**DATA PROVIDED:**
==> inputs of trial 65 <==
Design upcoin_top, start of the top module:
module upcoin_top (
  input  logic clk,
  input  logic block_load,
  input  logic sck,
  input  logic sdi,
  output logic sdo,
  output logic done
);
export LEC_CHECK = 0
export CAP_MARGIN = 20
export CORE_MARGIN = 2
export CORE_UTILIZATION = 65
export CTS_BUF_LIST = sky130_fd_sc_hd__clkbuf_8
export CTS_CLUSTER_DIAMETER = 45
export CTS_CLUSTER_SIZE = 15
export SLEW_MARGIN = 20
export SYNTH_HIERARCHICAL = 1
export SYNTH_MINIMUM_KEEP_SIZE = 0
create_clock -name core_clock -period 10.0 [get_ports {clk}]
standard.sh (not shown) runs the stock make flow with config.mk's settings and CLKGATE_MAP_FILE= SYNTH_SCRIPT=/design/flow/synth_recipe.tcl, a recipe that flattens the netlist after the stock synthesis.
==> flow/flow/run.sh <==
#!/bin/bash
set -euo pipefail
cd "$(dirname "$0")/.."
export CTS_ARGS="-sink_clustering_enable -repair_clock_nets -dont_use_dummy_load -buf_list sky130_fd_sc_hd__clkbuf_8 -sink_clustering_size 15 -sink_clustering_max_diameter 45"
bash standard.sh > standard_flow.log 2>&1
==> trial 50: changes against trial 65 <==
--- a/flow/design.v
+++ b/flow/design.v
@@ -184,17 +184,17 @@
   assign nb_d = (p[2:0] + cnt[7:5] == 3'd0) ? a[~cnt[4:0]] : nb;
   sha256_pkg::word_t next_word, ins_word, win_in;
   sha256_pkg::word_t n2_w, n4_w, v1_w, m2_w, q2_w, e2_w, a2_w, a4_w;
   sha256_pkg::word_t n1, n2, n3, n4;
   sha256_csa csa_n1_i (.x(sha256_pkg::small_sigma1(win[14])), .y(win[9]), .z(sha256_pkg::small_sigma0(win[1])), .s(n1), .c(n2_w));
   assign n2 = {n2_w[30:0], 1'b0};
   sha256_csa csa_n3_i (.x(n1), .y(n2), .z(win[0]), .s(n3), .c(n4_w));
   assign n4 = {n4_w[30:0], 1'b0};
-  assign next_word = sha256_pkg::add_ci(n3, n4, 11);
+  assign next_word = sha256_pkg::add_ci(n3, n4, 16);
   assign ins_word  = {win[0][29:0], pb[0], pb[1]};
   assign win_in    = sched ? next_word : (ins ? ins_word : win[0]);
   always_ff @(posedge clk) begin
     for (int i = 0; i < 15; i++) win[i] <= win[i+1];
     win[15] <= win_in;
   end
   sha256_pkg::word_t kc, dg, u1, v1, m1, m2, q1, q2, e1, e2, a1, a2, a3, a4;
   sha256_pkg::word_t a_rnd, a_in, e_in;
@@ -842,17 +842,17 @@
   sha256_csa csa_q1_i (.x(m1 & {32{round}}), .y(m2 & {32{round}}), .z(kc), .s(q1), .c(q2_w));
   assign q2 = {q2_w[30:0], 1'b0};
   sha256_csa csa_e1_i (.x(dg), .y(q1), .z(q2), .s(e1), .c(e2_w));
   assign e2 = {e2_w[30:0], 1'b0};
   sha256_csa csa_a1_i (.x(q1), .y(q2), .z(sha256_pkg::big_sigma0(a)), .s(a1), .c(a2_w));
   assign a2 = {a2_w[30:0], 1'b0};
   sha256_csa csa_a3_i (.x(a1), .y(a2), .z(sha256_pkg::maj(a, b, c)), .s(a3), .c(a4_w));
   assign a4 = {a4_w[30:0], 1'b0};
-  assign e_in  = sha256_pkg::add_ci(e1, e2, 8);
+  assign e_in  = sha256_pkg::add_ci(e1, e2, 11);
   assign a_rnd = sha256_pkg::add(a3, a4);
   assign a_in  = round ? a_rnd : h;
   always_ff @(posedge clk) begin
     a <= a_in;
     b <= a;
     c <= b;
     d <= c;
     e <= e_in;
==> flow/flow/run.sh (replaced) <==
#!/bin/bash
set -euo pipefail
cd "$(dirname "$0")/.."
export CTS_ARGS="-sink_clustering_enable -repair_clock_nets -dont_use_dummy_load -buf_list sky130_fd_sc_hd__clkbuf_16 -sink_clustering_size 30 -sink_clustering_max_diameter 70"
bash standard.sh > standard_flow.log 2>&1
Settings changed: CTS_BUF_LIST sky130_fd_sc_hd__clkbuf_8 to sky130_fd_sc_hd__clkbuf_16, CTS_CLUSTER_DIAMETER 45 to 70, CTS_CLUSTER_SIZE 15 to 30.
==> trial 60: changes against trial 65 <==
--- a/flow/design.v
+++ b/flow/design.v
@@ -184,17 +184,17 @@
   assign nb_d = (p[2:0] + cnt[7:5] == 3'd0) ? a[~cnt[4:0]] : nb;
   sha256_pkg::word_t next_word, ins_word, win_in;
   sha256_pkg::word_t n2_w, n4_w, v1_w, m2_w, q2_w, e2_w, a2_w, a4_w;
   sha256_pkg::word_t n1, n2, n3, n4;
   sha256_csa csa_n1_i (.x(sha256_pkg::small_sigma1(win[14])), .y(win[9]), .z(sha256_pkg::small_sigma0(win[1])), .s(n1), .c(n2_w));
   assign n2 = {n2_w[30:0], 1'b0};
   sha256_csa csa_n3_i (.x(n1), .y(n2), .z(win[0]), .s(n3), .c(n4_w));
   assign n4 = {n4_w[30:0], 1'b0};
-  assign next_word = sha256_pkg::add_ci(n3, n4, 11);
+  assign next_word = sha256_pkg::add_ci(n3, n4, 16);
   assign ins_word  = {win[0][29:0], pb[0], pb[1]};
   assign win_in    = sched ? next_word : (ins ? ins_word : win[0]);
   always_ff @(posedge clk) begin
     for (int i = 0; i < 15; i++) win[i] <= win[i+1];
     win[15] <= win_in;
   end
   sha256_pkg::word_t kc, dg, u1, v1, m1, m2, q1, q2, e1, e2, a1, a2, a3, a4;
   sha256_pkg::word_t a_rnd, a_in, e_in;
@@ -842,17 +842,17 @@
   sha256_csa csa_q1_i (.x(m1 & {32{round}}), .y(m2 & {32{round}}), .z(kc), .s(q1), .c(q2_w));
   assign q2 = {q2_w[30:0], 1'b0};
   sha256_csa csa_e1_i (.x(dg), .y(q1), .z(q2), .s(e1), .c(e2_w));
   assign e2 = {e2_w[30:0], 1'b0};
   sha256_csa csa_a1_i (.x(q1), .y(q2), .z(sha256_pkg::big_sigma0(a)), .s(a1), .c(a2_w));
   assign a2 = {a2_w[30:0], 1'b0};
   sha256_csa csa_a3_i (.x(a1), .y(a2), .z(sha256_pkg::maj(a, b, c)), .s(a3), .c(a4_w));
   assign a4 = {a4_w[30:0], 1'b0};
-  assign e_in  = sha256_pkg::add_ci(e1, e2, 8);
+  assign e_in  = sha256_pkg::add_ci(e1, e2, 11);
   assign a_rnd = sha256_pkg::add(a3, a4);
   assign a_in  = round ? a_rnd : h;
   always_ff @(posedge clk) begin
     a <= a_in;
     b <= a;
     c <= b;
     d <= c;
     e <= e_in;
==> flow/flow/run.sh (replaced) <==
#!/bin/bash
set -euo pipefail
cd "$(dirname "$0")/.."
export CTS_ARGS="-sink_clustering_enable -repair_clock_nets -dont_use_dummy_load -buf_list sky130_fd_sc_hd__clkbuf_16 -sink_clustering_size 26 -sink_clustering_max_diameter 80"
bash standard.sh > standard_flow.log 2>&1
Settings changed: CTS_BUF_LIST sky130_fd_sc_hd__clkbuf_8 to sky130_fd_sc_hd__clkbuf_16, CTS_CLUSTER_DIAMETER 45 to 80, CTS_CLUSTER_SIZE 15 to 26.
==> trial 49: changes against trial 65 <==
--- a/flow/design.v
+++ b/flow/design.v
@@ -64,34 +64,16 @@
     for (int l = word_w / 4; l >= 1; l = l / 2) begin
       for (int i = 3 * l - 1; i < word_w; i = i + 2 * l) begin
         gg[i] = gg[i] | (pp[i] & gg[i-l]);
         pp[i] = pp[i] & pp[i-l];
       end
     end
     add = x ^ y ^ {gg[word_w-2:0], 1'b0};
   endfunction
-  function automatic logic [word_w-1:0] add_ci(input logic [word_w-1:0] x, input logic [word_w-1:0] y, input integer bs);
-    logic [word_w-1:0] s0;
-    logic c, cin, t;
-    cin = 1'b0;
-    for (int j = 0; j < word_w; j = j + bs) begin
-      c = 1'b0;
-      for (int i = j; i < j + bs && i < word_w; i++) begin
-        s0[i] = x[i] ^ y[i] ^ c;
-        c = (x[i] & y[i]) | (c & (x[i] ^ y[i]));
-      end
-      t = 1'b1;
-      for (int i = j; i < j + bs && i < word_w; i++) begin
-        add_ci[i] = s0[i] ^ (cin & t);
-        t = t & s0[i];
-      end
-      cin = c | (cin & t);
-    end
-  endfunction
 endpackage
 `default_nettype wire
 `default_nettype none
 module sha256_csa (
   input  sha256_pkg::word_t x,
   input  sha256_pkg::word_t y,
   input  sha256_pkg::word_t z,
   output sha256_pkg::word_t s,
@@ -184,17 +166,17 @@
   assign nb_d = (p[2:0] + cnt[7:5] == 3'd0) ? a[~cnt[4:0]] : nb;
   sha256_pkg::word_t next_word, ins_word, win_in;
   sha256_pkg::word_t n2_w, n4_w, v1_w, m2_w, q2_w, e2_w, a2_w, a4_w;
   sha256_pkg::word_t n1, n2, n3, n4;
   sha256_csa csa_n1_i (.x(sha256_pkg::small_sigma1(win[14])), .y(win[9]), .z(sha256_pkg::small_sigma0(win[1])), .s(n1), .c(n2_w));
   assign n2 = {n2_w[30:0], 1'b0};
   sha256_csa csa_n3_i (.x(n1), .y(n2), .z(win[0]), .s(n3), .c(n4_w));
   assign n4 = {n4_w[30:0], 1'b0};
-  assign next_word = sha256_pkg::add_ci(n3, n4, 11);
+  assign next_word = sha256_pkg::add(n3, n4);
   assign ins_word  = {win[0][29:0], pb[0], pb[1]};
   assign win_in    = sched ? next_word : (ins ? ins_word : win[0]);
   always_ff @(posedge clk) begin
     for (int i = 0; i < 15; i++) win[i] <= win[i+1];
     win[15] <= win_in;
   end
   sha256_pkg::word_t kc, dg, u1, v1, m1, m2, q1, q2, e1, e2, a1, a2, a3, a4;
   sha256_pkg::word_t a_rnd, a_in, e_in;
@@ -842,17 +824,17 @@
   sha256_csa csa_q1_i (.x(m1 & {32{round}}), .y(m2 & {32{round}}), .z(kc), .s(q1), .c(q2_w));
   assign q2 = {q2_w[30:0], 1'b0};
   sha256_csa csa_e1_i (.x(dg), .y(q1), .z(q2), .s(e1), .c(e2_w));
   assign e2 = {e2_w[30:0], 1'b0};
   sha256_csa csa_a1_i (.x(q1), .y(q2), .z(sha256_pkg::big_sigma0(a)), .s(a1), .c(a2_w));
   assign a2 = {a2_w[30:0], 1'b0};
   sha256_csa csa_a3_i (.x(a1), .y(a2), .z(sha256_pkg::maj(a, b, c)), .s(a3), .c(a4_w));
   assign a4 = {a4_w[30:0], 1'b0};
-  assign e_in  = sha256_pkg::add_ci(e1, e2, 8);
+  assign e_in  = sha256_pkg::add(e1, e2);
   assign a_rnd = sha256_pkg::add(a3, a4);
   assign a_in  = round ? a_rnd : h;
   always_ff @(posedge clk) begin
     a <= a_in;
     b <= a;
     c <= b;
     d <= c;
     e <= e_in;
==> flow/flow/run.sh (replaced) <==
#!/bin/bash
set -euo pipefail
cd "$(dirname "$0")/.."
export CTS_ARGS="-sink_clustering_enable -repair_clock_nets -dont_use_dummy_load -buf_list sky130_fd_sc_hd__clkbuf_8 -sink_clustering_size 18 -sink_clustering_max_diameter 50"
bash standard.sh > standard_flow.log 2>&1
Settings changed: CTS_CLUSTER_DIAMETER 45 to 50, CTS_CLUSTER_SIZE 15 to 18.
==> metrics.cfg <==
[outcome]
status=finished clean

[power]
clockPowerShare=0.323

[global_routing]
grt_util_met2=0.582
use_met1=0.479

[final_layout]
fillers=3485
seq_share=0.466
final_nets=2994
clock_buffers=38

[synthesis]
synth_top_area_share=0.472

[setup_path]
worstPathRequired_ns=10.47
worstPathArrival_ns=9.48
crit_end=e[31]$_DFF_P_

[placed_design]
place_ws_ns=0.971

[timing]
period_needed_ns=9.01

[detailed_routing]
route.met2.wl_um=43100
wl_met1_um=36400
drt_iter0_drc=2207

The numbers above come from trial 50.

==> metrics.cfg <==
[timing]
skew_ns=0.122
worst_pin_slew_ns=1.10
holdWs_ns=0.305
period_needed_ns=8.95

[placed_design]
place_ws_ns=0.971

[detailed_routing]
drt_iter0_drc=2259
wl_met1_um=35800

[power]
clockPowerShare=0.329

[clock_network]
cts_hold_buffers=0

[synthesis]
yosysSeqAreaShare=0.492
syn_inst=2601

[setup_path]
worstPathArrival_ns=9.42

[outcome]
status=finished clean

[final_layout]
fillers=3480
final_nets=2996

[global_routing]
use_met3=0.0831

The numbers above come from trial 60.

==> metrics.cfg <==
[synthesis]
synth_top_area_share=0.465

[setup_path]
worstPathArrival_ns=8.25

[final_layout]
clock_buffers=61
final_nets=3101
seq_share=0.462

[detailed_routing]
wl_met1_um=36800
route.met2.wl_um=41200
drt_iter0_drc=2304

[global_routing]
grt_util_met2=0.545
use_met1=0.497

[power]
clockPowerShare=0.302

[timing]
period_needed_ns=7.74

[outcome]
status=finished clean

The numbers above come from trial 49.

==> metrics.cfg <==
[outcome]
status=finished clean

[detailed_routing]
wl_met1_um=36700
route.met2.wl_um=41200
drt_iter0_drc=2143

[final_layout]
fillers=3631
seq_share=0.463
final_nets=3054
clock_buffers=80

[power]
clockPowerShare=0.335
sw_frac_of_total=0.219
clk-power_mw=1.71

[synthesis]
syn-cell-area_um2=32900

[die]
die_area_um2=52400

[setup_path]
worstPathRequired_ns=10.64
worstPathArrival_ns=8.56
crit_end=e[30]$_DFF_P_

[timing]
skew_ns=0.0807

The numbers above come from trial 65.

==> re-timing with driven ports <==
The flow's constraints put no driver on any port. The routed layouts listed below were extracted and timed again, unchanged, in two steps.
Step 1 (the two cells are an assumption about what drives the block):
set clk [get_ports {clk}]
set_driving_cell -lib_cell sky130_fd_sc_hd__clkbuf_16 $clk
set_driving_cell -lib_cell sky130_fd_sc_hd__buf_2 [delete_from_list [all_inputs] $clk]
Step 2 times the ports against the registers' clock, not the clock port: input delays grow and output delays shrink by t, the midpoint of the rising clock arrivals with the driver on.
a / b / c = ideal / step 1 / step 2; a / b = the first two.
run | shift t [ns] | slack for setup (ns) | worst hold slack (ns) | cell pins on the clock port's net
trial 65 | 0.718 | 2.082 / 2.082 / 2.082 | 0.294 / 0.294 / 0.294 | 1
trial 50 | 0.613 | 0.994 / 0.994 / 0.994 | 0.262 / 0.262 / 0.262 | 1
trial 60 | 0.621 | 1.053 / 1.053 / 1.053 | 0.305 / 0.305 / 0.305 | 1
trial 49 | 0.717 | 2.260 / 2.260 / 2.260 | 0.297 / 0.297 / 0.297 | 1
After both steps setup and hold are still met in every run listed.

**WHAT THE TASK REQUIRES:** Write out exactly the lines above from the line with "yosysSeqAreaShare=0.492" through the line with "re-timing with driven", both of them included, and leave out all other lines.

**RESPONSE TO THIS EXERCISE:**
yosysSeqAreaShare=0.492
syn_inst=2601

[setup_path]
worstPathArrival_ns=9.42

[outcome]
status=finished clean

[final_layout]
fillers=3480
final_nets=2996

[global_routing]
use_met3=0.0831

The numbers above come from trial 60.

==> metrics.cfg <==
[synthesis]
synth_top_area_share=0.465

[setup_path]
worstPathArrival_ns=8.25

[final_layout]
clock_buffers=61
final_nets=3101
seq_share=0.462

[detailed_routing]
wl_met1_um=36800
route.met2.wl_um=41200
drt_iter0_drc=2304

[global_routing]
grt_util_met2=0.545
use_met1=0.497

[power]
clockPowerShare=0.302

[timing]
period_needed_ns=7.74

[outcome]
status=finished clean

The numbers above come from trial 49.

==> metrics.cfg <==
[outcome]
status=finished clean

[detailed_routing]
wl_met1_um=36700
route.met2.wl_um=41200
drt_iter0_drc=2143

[final_layout]
fillers=3631
seq_share=0.463
final_nets=3054
clock_buffers=80

[power]
clockPowerShare=0.335
sw_frac_of_total=0.219
clk-power_mw=1.71

[synthesis]
syn-cell-area_um2=32900

[die]
die_area_um2=52400

[setup_path]
worstPathRequired_ns=10.64
worstPathArrival_ns=8.56
crit_end=e[30]$_DFF_P_

[timing]
skew_ns=0.0807

The numbers above come from trial 65.

==> re-timing with driven ports <==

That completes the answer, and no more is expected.